Thursday, 23 November 2023
Today we will be operating on our lovely vessel Eldey for the 09:00 and 13:00 Classic Whale Watching tours. Make sure to dress appropriately for the tours as it is always colder on sea than on land.
- CLASSIC WHALE TOUR | 9:00, 13:00
CLASSIC WHALE TOUR | 09:00
Report from Eldey: This morning we had a two hour long breathtaking sunrise. There was a bit of Northerly wind waking us up in the morning and a bit of swell leftover from the stormy days before. We sailed around Viderjaflak hoping to find Flak the humpback again but were not successful. We continued sailing further out to see if there were anymore cetaceans about, but again were not in luck. On the way back to the harbour we spotted one grey seal and one harbour porpoise. However as we did not have much luck on this tour we decided to give out complimentary tickets, so that everyone has the chance to come back and see the bay in its full glory.
- Anna Richter
CLASSIC WHALE TOUR | 13:00
Report from Eldey: The sun was shining this afternoon and making the landscape stunning. We went around Videy trying to find the humpback that have been there for a while but we could not find it. We went further out in the bay and looked all around hoping to see one of the signs of the presence of the whales. Unfortunately none of the boats crossed a cetacean today. We gave complimentary tickets to our passengers to offer them the chance to come back another day, hopefully with more luck.
- Miquel Pons
Bird species encountered today:
storm petrel, mallard, eider duck, European shag, great cormorant, herring gull, glaucous gull, lesser and great black backed gull, black headed gull, black legged kittiwake
Wildlife encountered today:
The Harbour Porpoise is the smallest and most abundant cetacean around Iceland.

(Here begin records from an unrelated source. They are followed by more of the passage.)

Context: an optimization exercise on an open-source flow, tuned for small area, a short achievable clock period and few clock cycles per item. The choices shown serve that exercise and are no tape-out recipe.
Where RTL was checked, it was by simulation tests only, not by an equivalence proof against the original.
No functional check of the RTL was part of run 2.

==> flow/design.v, too long to show whole: its modules and the start of the top module <==
// module samplerz_top: 862 lines
// module csa_fa: 10 lines
// module csa_ha: 9 lines
module samplerz_top (
  input  logic               clk,
  input  logic               rst_n_i,
  input  logic               start_i,
  input  logic [31:0]        mu_i,
  input  logic [15:0]        inv_sigma_prime_i,
  input  logic [15:0]        inv_sigma_sqr_div_2_i,
  input  logic               falcon_type_i,
  input  logic               rand_val_i,
  input  logic [23:0]        rand_cdt_i,
  input  logic               rand_b_i,
  input  logic [7:0]         rand_8_i,
  output logic               dout_val_o,
  output logic signed [15:0] w_o,
  output logic               request_rand_o,
  output logic               busy_o
);
  // ...
==> flow/flow/run.sh <==
#!/bin/bash
# standard synthesis and layout, with the port buffers inserted as buf_1 cells
# (every input and output port still gets its own buffer)
set -euo pipefail
MARGIN=5
bash standard.sh synth > synth.log 2>&1
MK=$(grep '^make ' standard.sh | sed 's/ "\${@:-finish}"$//' | sed "s/SETUP_SLACK_MARGIN=[-0-9.]*/SETUP_SLACK_MARGIN=$MARGIN/")
eval "$MK \"BUFFER_PORTS_ARGS=-buffer_cell sky130_fd_sc_hd__buf_1\" finish" > layout.log 2>&1
bash standard.sh finish > write_def.log 2>&1
==> flow/standard.sh <==
#!/bin/bash
# synth_recipe.tcl (not shown) runs the flow's synth.tcl, then flattens the netlist and writes it again
# the make line also repeats each setting of config.mk as NAME=value (left out here)
make -C /OpenROAD-flow-scripts/flow DESIGN_CONFIG=/design/flow/config.mk WORK_HOME=/design/flow/orfs CLKGATE_MAP_FILE= SYNTH_SCRIPT=/design/flow/synth_recipe.tcl "${@:-finish}"
==> flow/config.mk <==
export PLATFORM = sky130hd
export DESIGN_NAME = samplerz_top
export DESIGN_NICKNAME = samplerz_top
export VERILOG_FILES = /design/flow/design.v
export SDC_FILE = /design/flow/constraint.sdc
export NUM_CORES = 4
export LEC_CHECK = 0
export CAP_MARGIN = 20
export CORE_MARGIN = 2
export CORE_UTILIZATION = 70
export SETUP_SLACK_MARGIN = 5
export SLEW_MARGIN = 20
export SYNTH_HIERARCHICAL = 1
export SYNTH_MINIMUM_KEEP_SIZE = 0
==> flow/constraint.sdc <==
create_clock -name core_clock -period 11.0 [get_ports {clk}]
set_input_delay 2.2000 -clock core_clock [delete_from_list [all_inputs] [get_ports {clk}]]
set_output_delay 2.2000 -clock core_clock [all_outputs]
set_load 0.01 [all_outputs]
==> run_results.csv, run 1 <==
group,metric,value,unit
run_status,outcome,"timing/DRC/antenna clean",
clock_tree,insertion_delay,0.45,ns
hold_path,holdPathStages,0,
worst_setup_path,cp-start-kind,"register",
sta,timing.hold.ws,0.325,ns
synth,netlist_area,0.0226,mm2
global_route,grt_max_degree,73,
finish,utilization,75.3,%
worst_setup_path,slowest_stage,"dfxtp_2",
synth,netlist_top_cells_area,"fa_1 (24%), xnor2_1 (11%), dfxtp_1 (11%), edfxtp_1 (9.8%), ha_1 (8.7%)",
synth,synth-simple-area-share,10.3,%
clock_tree,cts-root-buf,"clkbuf_16",
global_route,antenna_found_initial,1,
detailed_routing,wl_met3,5.16,mm
synth,yosys.area_share.xor_xnor,12.7,%
worst_setup_path,path_cells,"a22oi_1, xnor2_1, fa_1, fa_1, fa_1, fa_1, fa_1, ha_1, a211oi_1, o21ai_0, a221oi_1, o21ai_1, a31oi_1, o21ai_1, a31o_2, a221oi_2, xnor2_1",
clock_tree,cts_max_level,4,
detailed_routing,drtPass1Iterations,6,
global_route,grt.met3_usage,6.38,%
worst_setup_path,path_max_fanout,17,
place,dpl_worst_slack,4.63,ns
worst_setup_path,cpMostUsedCell,"fa_1",
finish,n_antenna_cell,0,
synth,synth_top_family_by_area,"adder cells",
synth,synth_seq_cells,196,
synth,yosysTopAreaCell,"fa_1",
synth,synth.most_common_cell,"xnor2_1",
synth,synth_mux_area_share,0.481,%
sta,period_share,52.8,%
hold_path,worstHoldStart,"r8_1[3]",
die,io_pins,121,
finish,seq_cells,196,
Testbench counts, summed over its fixed seeds: cycles 13,624, samples 2,400.
==> inputs of run 2 (changes only) <==
--- a/flow/design.v
+++ b/flow/design.v
@@ -328,27 +328,30 @@
   csa_fa u_s3_s4 (.a(mb_top[4]), .b(pp[0][20]), .c(pp[1][18]), .s(s3_s4), .co(s3_c4));
   logic s3_s5, s3_c5;
   csa_fa u_s3_s5 (.a(mb_top[5]), .b(pp[0][21]), .c(pp[1][19]), .s(s3_s5), .co(s3_c5));
   logic s3_s6, s3_c6;
   csa_fa u_s3_s6 (.a(mb_top[6]), .b(pp[0][22]), .c(pp[1][20]), .s(s3_s6), .co(s3_c6));
   logic s3_s7, s3_c7;
   csa_fa u_s3_s7 (.a(mb_top[7]), .b(pp[0][23]), .c(pp[1][21]), .s(s3_s7), .co(s3_c7));
   logic s3_s8, s3_c8;
-  csa_fa u_s3_s8 (.a(1'b1), .b(~neg_q[0]), .c(mb_top[8]), .s(s3_s8), .co(s3_c8));
+  assign s3_s8 = ~(~neg_q[0] ^ mb_top[8]);
+  assign s3_c8 = ~neg_q[0] | mb_top[8];
   logic s3_s9, s3_c9;
   csa_ha u_s3_s9 (.a(pp[1][22]), .b(pp[2][20]), .s(s3_s9), .co(s3_c9));
   logic s3_s10, s3_c10;
-  csa_fa u_s3_s10 (.a(1'b1), .b(mb_top[9]), .c(pp[1][23]), .s(s3_s10), .co(s3_c10));
+  assign s3_s10 = ~(mb_top[9] ^ pp[1][23]);
+  assign s3_c10 = mb_top[9] | pp[1][23];
   logic s3_s11, s3_c11;
   csa_ha u_s3_s11 (.a(pp[2][21]), .b(pp[3][19]), .s(s3_s11), .co(s3_c11));
   logic s3_s12, s3_c12;
   csa_fa u_s3_s12 (.a(~neg_q[1]), .b(mb_top[10]), .c(pp[2][22]), .s(s3_s12), .co(s3_c12));
   logic s3_s13, s3_c13;
-  csa_ha u_s3_s13 (.a(1'b1), .b(mb_top[11]), .s(s3_s13), .co(s3_c13));
+  assign s3_s13 = ~mb_top[11];
+  assign s3_c13 = mb_top[11];
   logic s3_s14, s3_c14;
   csa_ha u_s3_s14 (.a(neg_q[5]), .b(pp[0][10]), .s(s3_s14), .co(s3_c14));
   logic s3_s15, s3_c15;
   csa_ha u_s3_s15 (.a(pp[0][11]), .b(pp[1][9]), .s(s3_s15), .co(s3_c15));
   logic s3_s16, s3_c16;
   csa_fa u_s3_s16 (.a(neg_q[6]), .b(pp[0][12]), .c(pp[1][10]), .s(s3_s16), .co(s3_c16));
   logic s3_s17, s3_c17;
   csa_ha u_s3_s17 (.a(pp[2][8]), .b(pp[3][6]), .s(s3_s17), .co(s3_c17));
@@ -442,33 +445,36 @@
   csa_fa u_s3_s61 (.a(s3_s13), .b(s3_c12), .c(np2[11]), .s(s3_s61), .co(s3_c61));
   logic s3_s62, s3_c62;
   csa_fa u_s3_s62 (.a(~neg_q[2]), .b(mb_top[12]), .c(pp[3][22]), .s(s3_s62), .co(s3_c62));
   logic s3_s63, s3_c63;
   csa_fa u_s3_s63 (.a(pp[4][20]), .b(pp[5][18]), .c(pp[6][16]), .s(s3_s63), .co(s3_c63));
   logic s3_s64, s3_c64;
   csa_fa u_s3_s64 (.a(pp[7][14]), .b(s3_c13), .c(np2[12]), .s(s3_s64), .co(s3_c64));
   logic s3_s65, s3_c65;
-  csa_fa u_s3_s65 (.a(1'b1), .b(mb_top[13]), .c(pp[3][23]), .s(s3_s65), .co(s3_c65));
+  assign s3_s65 = ~(mb_top[13] ^ pp[3][23]);
+  assign s3_c65 = mb_top[13] | pp[3][23];
   logic s3_s66, s3_c66;
   csa_fa u_s3_s66 (.a(pp[4][21]), .b(pp[5][19]), .c(pp[6][17]), .s(s3_s66), .co(s3_c66));
   logic s3_s67, s3_c67;
   csa_ha u_s3_s67 (.a(pp[7][15]), .b(np2[13]), .s(s3_s67), .co(s3_c67));
   logic s3_s68, s3_c68;
   csa_fa u_s3_s68 (.a(~neg_q[3]), .b(mb_top[14]), .c(pp[4][22]), .s(s3_s68), .co(s3_c68));
   logic s3_s69, s3_c69;
   csa_fa u_s3_s69 (.a(pp[5][20]), .b(pp[6][18]), .c(pp[7][16]), .s(s3_s69), .co(s3_c69));
   logic s3_s70, s3_c70;
-  csa_fa u_s3_s70 (.a(1'b1), .b(mb_top[15]), .c(pp[4][23]), .s(s3_s70), .co(s3_c70));
+  assign s3_s70 = ~(mb_top[15] ^ pp[4][23]);
+  assign s3_c70 = mb_top[15] | pp[4][23];
   logic s3_s71, s3_c71;
   csa_ha u_s3_s71 (.a(pp[5][21]), .b(pp[6][19]), .s(s3_s71), .co(s3_c71));
   logic s3_s72, s3_c72;
   csa_fa u_s3_s72 (.a(~neg_q[4]), .b(mb_top[16]), .c(pp[5][22]), .s(s3_s72), .co(s3_c72));
   logic s3_s73, s3_c73;
-  csa_ha u_s3_s73 (.a(1'b1), .b(mb_top[17]), .s(s3_s73), .co(s3_c73));
+  assign s3_s73 = ~mb_top[17];
+  assign s3_c73 = mb_top[17];
   logic s3_s74, s3_c74;
   csa_ha u_s3_s74 (.a(neg_q[3]), .b(pp[0][6]), .s(s3_s74), .co(s3_c74));
   logic s3_s75, s3_c75;
   csa_ha u_s3_s75 (.a(pp[0][7]), .b(pp[1][5]), .s(s3_s75), .co(s3_c75));
   logic s3_s76, s3_c76;
   csa_fa u_s3_s76 (.a(neg_q[4]), .b(pp[0][8]), .c(pp[1][6]), .s(s3_s76), .co(s3_c76));
   logic s3_s77, s3_c77;
   csa_ha u_s3_s77 (.a(pp[2][4]), .b(pp[3][2]), .s(s3_s77), .co(s3_c77));
@@ -572,23 +578,25 @@
   csa_fa u_s3_s126 (.a(pp[5][23]), .b(pp[6][21]), .c(pp[7][19]), .s(s3_s126), .co(s3_c126));
   logic s3_s127, s3_c127;
   csa_fa u_s3_s127 (.a(s3_s73), .b(s3_c72), .c(np2[17]), .s(s3_s127), .co(s3_c127));
   logic s3_s128, s3_c128;
   csa_fa u_s3_s128 (.a(~neg_q[5]), .b(mb_top[18]), .c(pp[6][22]), .s(s3_s128), .co(s3_c128));
   logic s3_s129, s3_c129;
   csa_fa u_s3_s129 (.a(pp[7][20]), .b(s3_c73), .c(np2[18]), .s(s3_s129), .co(s3_c129));
   logic s3_s130, s3_c130;
-  csa_fa u_s3_s130 (.a(1'b1), .b(mb_top[19]), .c(pp[6][23]), .s(s3_s130), .co(s3_c130));
+  assign s3_s130 = ~(mb_top[19] ^ pp[6][23]);
+  assign s3_c130 = mb_top[19] | pp[6][23];
   logic s3_s131, s3_c131;
   csa_ha u_s3_s131 (.a(pp[7][21]), .b(np2[19]), .s(s3_s131), .co(s3_c131));
   logic s3_s132, s3_c132;
   csa_fa u_s3_s132 (.a(~neg_q[6]), .b(mb_top[20]), .c(pp[7][22]), .s(s3_s132), .co(s3_c132));
   logic s3_s133, s3_c133;
-  csa_ha u_s3_s133 (.a(1'b1), .b(mb_top[21]), .s(s3_s133), .co(s3_c133));
+  assign s3_s133 = ~mb_top[21];
+  assign s3_c133 = mb_top[21];
   logic s3_s134, s3_c134;
   csa_ha u_s3_s134 (.a(neg_q[2]), .b(pp[0][4]), .s(s3_s134), .co(s3_c134));
   logic s3_s135, s3_c135;
   csa_ha u_s3_s135 (.a(pp[0][5]), .b(pp[1][3]), .s(s3_s135), .co(s3_c135));
   logic s3_s136, s3_c136;
   csa_fa u_s3_s136 (.a(pp[1][4]), .b(pp[2][2]), .c(pp[3][0]), .s(s3_s136), .co(s3_c136));
   logic s3_s137, s3_c137;
   csa_fa u_s3_s137 (.a(pp[2][3]), .b(pp[3][1]), .c(s3_c74), .s(s3_s137), .co(s3_c137));
@@ -724,19 +732,21 @@
   csa_fa u_s3_s202 (.a(s3_s131), .b(s3_c164), .c(s3_s165), .s(s3_s202), .co(s3_c202));
   logic s3_s203, s3_c203;
   csa_fa u_s3_s203 (.a(s3_s166), .b(s3_c131), .c(s3_c165), .s(s3_s203), .co(s3_c203));
   logic s3_s204, s3_c204;
   csa_fa u_s3_s204 (.a(np2[21]), .b(s3_s167), .c(s3_c166), .s(s3_s204), .co(s3_c204));
   logic s3_s205, s3_c205;
   csa_fa u_s3_s205 (.a(np2[22]), .b(s3_s168), .c(s3_c167), .s(s3_s205), .co(s3_c205));
   logic s3_s206, s3_c206;
-  csa_fa u_s3_s206 (.a(1'b1), .b(np2[23]), .c(s3_c168), .s(s3_s206), .co(s3_c206));
+  assign s3_s206 = ~(np2[23] ^ s3_c168);
+  assign s3_c206 = np2[23] | s3_c168;
   logic s3_s207, s3_c207;
-  csa_ha u_s3_s207 (.a(1'b1), .b(np2[24]), .s(s3_s207), .co(s3_c207));
+  assign s3_s207 = ~np2[24];
+  assign s3_c207 = np2[24];
   logic [40:0] s3_a, s3_b;
   assign s3_a = {s3_c206, s3_c205, s3_c204, s3_c203, s3_c202, s3_c201, s3_c200, s3_c199, s3_c198, s3_c197, s3_c196, s3_c195, s3_c194, s3_c193, s3_c192, s3_c191, s3_c190, s3_c189, s3_c188, s3_c187, s3_c186, s3_c185, s3_c184, s3_c183, s3_c182, s3_c181, s3_c180, s3_c179, s3_c178, s3_c177, s3_c176, s3_c175, s3_c174, s3_c173, s3_c172, s3_c171, s3_c170, s3_c169, s3_s169, pp[0][1], neg_q[0]};
   assign s3_b = {s3_s207, s3_s206, s3_s205, s3_s204, s3_s203, s3_s202, s3_s201, s3_s200, s3_s199, s3_s198, s3_s197, s3_s196, s3_s195, s3_s194, s3_s193, s3_s192, s3_s191, s3_s190, s3_s189, s3_s188, s3_s187, s3_s186, s3_s185, s3_s184, s3_s183, s3_s182, s3_s181, s3_s180, s3_s179, s3_s178, s3_s177, s3_s176, s3_s175, s3_s174, s3_s173, s3_s172, s3_s171, s3_s170, pp[1][0], 1'b0, pp[0][0]};
   assign t = s3_a + s3_b;
   logic [8:0]  ccs_q;
   always_ff @(posedge clk) begin
     if (take_job)   r2_q <= inv_sigma_prime_i;
     else if (ph1_q) r2_q <= t[31:16];
@@ -770,19 +780,21 @@
       for (int j = 0; j < 9; j++) begin
         cp[i][j] = ((c_one[i] & (j < 8 ? ev[j < 8 ? j : 0] : 1'b0)) | (c_two[i] & evx[j])) ^ c_neg[i];
       end
     end
   end
   logic s4_s0, s4_c0;
   csa_ha u_s4_s0 (.a(c_neg[4]), .b(~r8_3[0]), .s(s4_s0), .co(s4_c0));
   logic s4_s1, s4_c1;
-  csa_fa u_s4_s1 (.a(1'b1), .b(~c_neg[0]), .c(~r8_3[1]), .s(s4_s1), .co(s4_c1));
+  assign s4_s1 = ~(~c_neg[0] ^ ~r8_3[1]);
+  assign s4_c1 = ~c_neg[0] | ~r8_3[1];
   logic s4_s2, s4_c2;
-  csa_ha u_s4_s2 (.a(1'b1), .b(~r8_3[2]), .s(s4_s2), .co(s4_c2));
+  assign s4_s2 = ~~r8_3[2];
+  assign s4_c2 = ~r8_3[2];
   logic s4_s3, s4_c3;
   csa_ha u_s4_s3 (.a(c_neg[3]), .b(cp[0][6]), .s(s4_s3), .co(s4_c3));
   logic s4_s4, s4_c4;
   csa_ha u_s4_s4 (.a(cp[0][7]), .b(cp[1][5]), .s(s4_s4), .co(s4_c4));
   logic s4_s5, s4_c5;
   csa_fa u_s4_s5 (.a(s4_s0), .b(cp[0][8]), .c(cp[1][6]), .s(s4_s5), .co(s4_c5));
   logic s4_s6, s4_c6;
   csa_ha u_s4_s6 (.a(cp[2][4]), .b(cp[3][2]), .s(s4_s6), .co(s4_c6));
@@ -794,23 +806,25 @@
   csa_fa u_s4_s9 (.a(s4_c1), .b(s4_s2), .c(cp[1][8]), .s(s4_s9), .co(s4_c9));
   logic s4_s10, s4_c10;
   csa_fa u_s4_s10 (.a(cp[2][6]), .b(cp[3][4]), .c(cp[4][2]), .s(s4_s10), .co(s4_c10));
   logic s4_s11, s4_c11;
   csa_fa u_s4_s11 (.a(~c_neg[1]), .b(~r8_3[3]), .c(s4_c2), .s(s4_s11), .co(s4_c11));
   logic s4_s12, s4_c12;
   csa_fa u_s4_s12 (.a(cp[2][7]), .b(cp[3][5]), .c(cp[4][3]), .s(s4_s12), .co(s4_c12));
   logic s4_s13, s4_c13;
-  csa_fa u_s4_s13 (.a(1'b1), .b(~r8_3[4]), .c(cp[2][8]), .s(s4_s13), .co(s4_c13));
+  assign s4_s13 = ~(~r8_3[4] ^ cp[2][8]);
+  assign s4_c13 = ~r8_3[4] | cp[2][8];
   logic s4_s14, s4_c14;
   csa_ha u_s4_s14 (.a(cp[3][6]), .b(cp[4][4]), .s(s4_s14), .co(s4_c14));
   logic s4_s15, s4_c15;
   csa_fa u_s4_s15 (.a(~c_neg[2]), .b(~r8_3[5]), .c(cp[3][7]), .s(s4_s15), .co(s4_c15));
   logic s4_s16, s4_c16;
-  csa_ha u_s4_s16 (.a(1'b1), .b(~r8_3[6]), .s(s4_s16), .co(s4_c16));
+  assign s4_s16 = ~~r8_3[6];
+  assign s4_c16 = ~r8_3[6];
   logic s4_s17, s4_c17;
   csa_ha u_s4_s17 (.a(c_neg[2]), .b(cp[0][4]), .s(s4_s17), .co(s4_c17));
   logic s4_s18, s4_c18;
   csa_ha u_s4_s18 (.a(cp[0][5]), .b(cp[1][3]), .s(s4_s18), .co(s4_c18));
   logic s4_s19, s4_c19;
   csa_fa u_s4_s19 (.a(cp[1][4]), .b(cp[2][2]), .c(cp[3][0]), .s(s4_s19), .co(s4_c19));
   logic s4_s20, s4_c20;
   csa_fa u_s4_s20 (.a(cp[2][3]), .b(cp[3][1]), .c(s4_c3), .s(s4_s20), .co(s4_c20));
@@ -854,17 +868,18 @@
   csa_fa u_s4_s39 (.a(s4_s14), .b(s4_c24), .c(s4_s25), .s(s4_s39), .co(s4_c39));
   logic s4_s40, s4_c40;
   csa_fa u_s4_s40 (.a(s4_s15), .b(s4_c25), .c(s4_s26), .s(s4_s40), .co(s4_c40));
   logic s4_s41, s4_c41;
   csa_fa u_s4_s41 (.a(s4_s27), .b(s4_c15), .c(s4_c26), .s(s4_s41), .co(s4_c41));
   logic s4_s42, s4_c42;
   csa_fa u_s4_s42 (.a(cp[4][7]), .b(s4_s28), .c(s4_c27), .s(s4_s42), .co(s4_c42));
   logic s4_s43, s4_c43;
-  csa_fa u_s4_s43 (.a(1'b1), .b(cp[4][8]), .c(s4_c28), .s(s4_s43), .co(s4_c43));
+  assign s4_s43 = ~(cp[4][8] ^ s4_c28);
+  assign s4_c43 = cp[4][8] | s4_c28;
   logic [16:0] s4_a, s4_b;
   assign s4_a = {s4_c42, s4_c41, s4_c40, s4_c39, s4_c38, s4_c37, s4_c36, s4_c35, s4_c34, s4_c33, s4_c32, s4_c31, s4_c30, s4_c29, s4_s29, cp[0][1], c_neg[0]};
   assign s4_b = {s4_s43, s4_s42, s4_s41, s4_s40, s4_s39, s4_s38, s4_s37, s4_s36, s4_s35, s4_s34, s4_s33, s4_s32, s4_s31, s4_s30, cp[1][0], 1'b0, cp[0][0]};
   assign prod = s4_a + s4_b;
   assign acc  = prod[16];
   assign hit  = v3_q & acc;
   assign z_3  = b_3 ? {1'b0, m_3} : 5'd0 - {1'b0, m_3};
   always_ff @(posedge clk) begin
==> flow/config.mk (replaced) <==
export PLATFORM = sky130hd
export DESIGN_NAME = samplerz_top
export DESIGN_NICKNAME = samplerz_top
export VERILOG_FILES = /design/flow/design.v
export SDC_FILE = /design/flow/constraint.sdc
export NUM_CORES = 4
export LEC_CHECK = 0
export CAP_MARGIN = 20
export CORE_MARGIN = 2
export CORE_UTILIZATION = 60
export SETUP_SLACK_MARGIN = 5
export SLEW_MARGIN = 20
export SYNTH_HIERARCHICAL = 1
export SYNTH_MINIMUM_KEEP_SIZE = 0
==> run_results.csv, run 2 <==
group,metric,value,unit
worst_setup_path,cpMostUsedCell,"fa_1",
worst_setup_path,required,11.22,ns
sta,post-route-min-period,5.80,ns
synth,seq_area_frac_synth,20.6,%
clock_tree,cts_max_level,4,
synth,ys_warn_count,11,
synth,post_synth_num_cell_types,76,
worst_setup_path,end_kind,"register",
sta,layout_setup_ws,5.20,ns
synth,synth_ff_type,"dfxtp_1",
die,rows,71,
clock_tree,cts_tree,"yes",
finish,area_growth,7.69,%
global_route,grtUsageTotal,34.0,%
place,dpl_worst_slack,4.31,ns
finish,final_cell_mix,"xnor2_1 (297), fa_1 (259), nand2_1 (202)",
synth,synth_cells,2396,
synth,async_flop_share,0,%
finish,n_antenna_cell,0,
synth,yosysTopAreaCell,"fa_1",
place,io_buffers,120,
global_route,grt_max_degree,78,
finish,regMostFlops,"mb_q",
sta,period_share,52.7,%
hold_path,worstHoldStart,"r8_1[1]",
worst_setup_path,slowest_delay,0.67,ns
synth,netlist_top_cells_area,"fa_1 (23%), xnor2_1 (12%), dfxtp_1 (11%), edfxtp_1 (9.8%), ha_1 (8.9%)",
clock_tree,cts_buffer_depth,2,
worst_setup_path,critPathLaunch,"mb_q[7]",
synth,netlist_area,0.0226,mm2
clock_tree,cts.sinks,196,
worst_setup_path,path_cells,"a22oi_1, xnor2_1, fa_1, fa_1, fa_1, ha_1, a21oi_1, nand2_1, o21ai_0, nand2_1, a41oi_1, o21ai_0, o31ai_1, xnor2_2, mux2_2",
place,dpl.hpwl,47.2,mm
place,place_area,0.0232,mm2
worst_setup_path,critical_path_arrival,6.02,ns
global_route,grt_pass1_wl,101,mm
global_route,antenna_found_initial,0,
finish,postLayoutCellArea,0.0243,mm2
sta,setup_violations,0,
die,io_pins,121,
sta,slew_viol_final,0,
synth,synth_top_area_share,22.9,%
detailed_routing,drc_errors,0,
die,die_w,198,um
finish,nets,2927,
sta,timing.hold.ws,0.329,ns
place,gp_congestion,0.939,
sta,worstMarginPinSlew,1.11,ns
sta,maxSlewHeadroom,26.0,%
clock_tree,clk_pin_slew_worst_paths,0.08,ns
die,core,0.0374,mm2
detailed_routing,routed-via-count,18400,
hold_path,min_path_type,"register to register",
synth,synth_commonest_cells,"xnor2_1 (298), fa_1 (259), nand2_1 (203)",
detailed_routing,ant_nets,0,
finish,fill_cells,3114,
synth,synth_edf_count,74,
finish,drive_above_1_share,7.32,%
clock_tree,numCtsBuffers,17,
detailed_routing,first_iter_violations,1369,
synth,synth.most_common_cell,"xnor2_1",
finish,largest_reg_flops,23,
die,dieArea,0.0392,mm2
clock_tree,insertion_delay,0.48,ns
global_route,grt-ovfl-total,0,
die,start_util,60.4,%
clock_tree,cts-root-buf,"clkbuf_16",
sta,max_freq,172,MHz
worst_setup_path,slowest_stage,"dfxtp_2",
worst_setup_path,cp-start-kind,"register",
worst_setup_path,path_max_fanout,17,
finish,multi_input_area,0.0170,mm2
sta,skew,0.0261,ns
sta,hold_viol,0,
synth,syn_area_per_cell,9.43,um2
detailed_routing,drtPass1Iterations,6,
run_status,outcome,"timing/DRC/antenna clean",
finish,regArea,0.00475,mm2
finish,layout_commonest_cell,"xnor2_1",
clock_tree,ctsHoldBuffers,0,
synth,synth_seq_cells,196,
global_route,grt_pass1_vias,18000,
detailed_routing,drt-total-wl,65.6,mm
sta,rsz0062_at_grt,"false",
job,max-cap-violations,0,
worst_setup_path,critPathKind,"register to register",
die,die_y,198,um
detailed_routing,wl_per_cell,22.4,um
worst_setup_path,r2r-start,"mb_q[7]",
sta,tns,0,ns
detailed_routing,vias_per_cell,6.27,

They are usually shy but occasionally they come and play around the boats. They can be relatively hard to spot from a distance due to their size and their abundance depends entirely on the food availability of our shores since they are opportunistic feeders.
Grey seals are generally distinguished from harbour seal by their straight head and fewer spots. Males are darker and larger than the females who tend to be a silver, grey or brown in color. Grey seals and harbour seals are the only seals that have been reported breeding in Icelandic waters.